DATA SHOWN:
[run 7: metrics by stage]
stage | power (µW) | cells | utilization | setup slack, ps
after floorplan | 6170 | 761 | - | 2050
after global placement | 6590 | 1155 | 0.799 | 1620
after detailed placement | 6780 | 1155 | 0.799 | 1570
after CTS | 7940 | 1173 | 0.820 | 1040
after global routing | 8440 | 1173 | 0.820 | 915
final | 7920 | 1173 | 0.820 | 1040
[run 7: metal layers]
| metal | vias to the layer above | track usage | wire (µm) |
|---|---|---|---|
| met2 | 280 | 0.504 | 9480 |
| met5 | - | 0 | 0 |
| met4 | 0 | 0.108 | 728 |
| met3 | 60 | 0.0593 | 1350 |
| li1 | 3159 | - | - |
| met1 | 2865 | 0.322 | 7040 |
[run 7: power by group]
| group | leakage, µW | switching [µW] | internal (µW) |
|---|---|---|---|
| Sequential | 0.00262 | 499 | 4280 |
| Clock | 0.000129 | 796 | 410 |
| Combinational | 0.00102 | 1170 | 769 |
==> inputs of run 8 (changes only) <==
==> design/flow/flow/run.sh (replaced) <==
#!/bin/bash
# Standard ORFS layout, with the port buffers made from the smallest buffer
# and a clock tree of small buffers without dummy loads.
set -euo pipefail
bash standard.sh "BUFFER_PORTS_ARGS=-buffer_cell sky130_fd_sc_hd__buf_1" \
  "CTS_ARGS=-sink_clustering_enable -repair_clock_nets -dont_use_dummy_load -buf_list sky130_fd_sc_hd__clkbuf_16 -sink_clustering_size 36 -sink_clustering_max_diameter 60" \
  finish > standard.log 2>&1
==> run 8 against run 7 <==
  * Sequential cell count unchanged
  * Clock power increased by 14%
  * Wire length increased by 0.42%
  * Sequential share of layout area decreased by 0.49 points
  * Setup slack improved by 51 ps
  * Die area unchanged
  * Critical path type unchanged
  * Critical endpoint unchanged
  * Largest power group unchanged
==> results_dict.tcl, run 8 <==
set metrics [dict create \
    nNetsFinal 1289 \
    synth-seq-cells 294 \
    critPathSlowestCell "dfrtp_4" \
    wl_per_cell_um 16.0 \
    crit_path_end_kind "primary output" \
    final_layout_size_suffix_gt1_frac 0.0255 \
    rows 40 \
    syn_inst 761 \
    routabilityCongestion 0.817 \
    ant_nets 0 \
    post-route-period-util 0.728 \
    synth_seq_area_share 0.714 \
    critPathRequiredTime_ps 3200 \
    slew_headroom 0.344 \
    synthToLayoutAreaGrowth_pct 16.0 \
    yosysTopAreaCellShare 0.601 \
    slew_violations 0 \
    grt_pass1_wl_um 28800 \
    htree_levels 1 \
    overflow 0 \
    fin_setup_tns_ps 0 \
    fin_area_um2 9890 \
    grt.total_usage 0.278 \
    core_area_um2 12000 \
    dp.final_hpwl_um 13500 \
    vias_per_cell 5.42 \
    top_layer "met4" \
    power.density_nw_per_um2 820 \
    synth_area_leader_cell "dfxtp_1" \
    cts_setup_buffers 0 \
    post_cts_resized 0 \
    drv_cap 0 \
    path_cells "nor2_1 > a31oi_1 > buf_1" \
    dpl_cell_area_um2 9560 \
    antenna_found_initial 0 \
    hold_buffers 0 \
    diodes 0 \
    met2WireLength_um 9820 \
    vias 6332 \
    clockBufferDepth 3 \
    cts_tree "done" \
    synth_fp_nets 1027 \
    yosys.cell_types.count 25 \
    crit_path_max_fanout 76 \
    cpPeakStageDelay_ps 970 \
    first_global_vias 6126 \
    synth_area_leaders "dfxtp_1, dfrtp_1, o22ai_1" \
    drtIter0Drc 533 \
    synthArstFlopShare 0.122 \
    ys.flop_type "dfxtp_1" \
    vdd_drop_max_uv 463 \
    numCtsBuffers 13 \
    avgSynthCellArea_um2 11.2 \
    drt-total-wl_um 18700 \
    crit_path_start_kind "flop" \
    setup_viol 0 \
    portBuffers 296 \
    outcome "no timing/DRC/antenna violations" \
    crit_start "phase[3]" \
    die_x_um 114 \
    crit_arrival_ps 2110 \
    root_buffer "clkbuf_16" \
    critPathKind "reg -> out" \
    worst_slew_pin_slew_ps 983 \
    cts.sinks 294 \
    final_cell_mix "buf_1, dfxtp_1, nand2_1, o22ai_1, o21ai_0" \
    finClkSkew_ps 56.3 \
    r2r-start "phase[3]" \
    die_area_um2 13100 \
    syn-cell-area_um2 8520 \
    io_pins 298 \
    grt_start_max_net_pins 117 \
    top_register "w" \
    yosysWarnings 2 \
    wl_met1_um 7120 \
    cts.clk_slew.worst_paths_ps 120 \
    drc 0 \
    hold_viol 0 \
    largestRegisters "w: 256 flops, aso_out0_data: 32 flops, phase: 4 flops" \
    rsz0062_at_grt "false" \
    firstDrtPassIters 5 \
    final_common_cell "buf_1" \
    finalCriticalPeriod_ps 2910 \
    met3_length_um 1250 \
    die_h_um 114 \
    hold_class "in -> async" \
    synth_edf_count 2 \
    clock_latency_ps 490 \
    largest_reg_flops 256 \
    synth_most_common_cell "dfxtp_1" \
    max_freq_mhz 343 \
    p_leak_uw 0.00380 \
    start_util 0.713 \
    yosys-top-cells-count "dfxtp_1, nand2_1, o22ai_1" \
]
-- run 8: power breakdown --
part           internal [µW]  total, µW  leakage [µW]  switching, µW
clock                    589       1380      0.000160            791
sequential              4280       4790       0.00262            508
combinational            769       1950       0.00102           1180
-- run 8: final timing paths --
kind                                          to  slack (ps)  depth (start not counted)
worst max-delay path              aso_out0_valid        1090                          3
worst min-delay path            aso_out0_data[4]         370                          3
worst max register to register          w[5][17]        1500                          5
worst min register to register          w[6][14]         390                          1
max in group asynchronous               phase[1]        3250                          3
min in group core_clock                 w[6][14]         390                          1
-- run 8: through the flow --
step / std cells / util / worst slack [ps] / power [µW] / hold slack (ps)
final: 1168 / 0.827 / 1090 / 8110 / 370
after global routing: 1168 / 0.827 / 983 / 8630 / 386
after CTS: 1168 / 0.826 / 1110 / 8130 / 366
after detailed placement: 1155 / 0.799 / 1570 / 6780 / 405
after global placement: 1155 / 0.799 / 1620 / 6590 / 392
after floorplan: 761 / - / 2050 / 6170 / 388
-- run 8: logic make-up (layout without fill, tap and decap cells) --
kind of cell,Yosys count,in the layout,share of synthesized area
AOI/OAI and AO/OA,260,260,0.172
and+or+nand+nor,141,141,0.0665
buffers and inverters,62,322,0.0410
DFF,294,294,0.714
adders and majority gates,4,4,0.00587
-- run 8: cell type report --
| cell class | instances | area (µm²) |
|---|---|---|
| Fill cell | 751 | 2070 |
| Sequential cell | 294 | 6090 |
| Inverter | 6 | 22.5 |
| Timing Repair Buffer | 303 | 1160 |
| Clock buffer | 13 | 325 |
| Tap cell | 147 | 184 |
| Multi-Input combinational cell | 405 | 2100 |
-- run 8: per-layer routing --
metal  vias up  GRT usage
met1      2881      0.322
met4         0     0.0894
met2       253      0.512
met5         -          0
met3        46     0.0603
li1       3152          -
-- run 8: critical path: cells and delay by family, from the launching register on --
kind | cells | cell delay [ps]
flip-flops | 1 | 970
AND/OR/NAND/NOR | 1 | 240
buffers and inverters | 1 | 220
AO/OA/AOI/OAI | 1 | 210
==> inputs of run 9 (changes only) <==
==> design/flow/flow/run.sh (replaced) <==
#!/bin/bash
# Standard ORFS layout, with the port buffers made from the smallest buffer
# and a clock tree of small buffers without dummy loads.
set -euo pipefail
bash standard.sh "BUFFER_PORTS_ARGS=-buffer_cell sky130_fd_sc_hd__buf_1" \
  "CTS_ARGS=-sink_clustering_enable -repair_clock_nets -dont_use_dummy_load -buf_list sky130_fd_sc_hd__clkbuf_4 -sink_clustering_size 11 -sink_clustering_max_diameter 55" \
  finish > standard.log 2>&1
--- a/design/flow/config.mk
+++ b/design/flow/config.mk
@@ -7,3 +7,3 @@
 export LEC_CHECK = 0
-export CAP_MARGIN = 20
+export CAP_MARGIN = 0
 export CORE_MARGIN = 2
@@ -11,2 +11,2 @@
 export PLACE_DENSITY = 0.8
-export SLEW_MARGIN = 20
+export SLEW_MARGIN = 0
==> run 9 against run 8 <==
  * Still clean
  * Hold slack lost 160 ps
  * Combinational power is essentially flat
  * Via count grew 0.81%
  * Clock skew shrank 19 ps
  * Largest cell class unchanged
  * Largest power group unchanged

TASK PROMPT: Where a line in the entries holds the word "inverters", copy that line.

YOUR SOLUTION:
buffers and inverters,62,322,0.0410
buffers and inverters | 1 | 220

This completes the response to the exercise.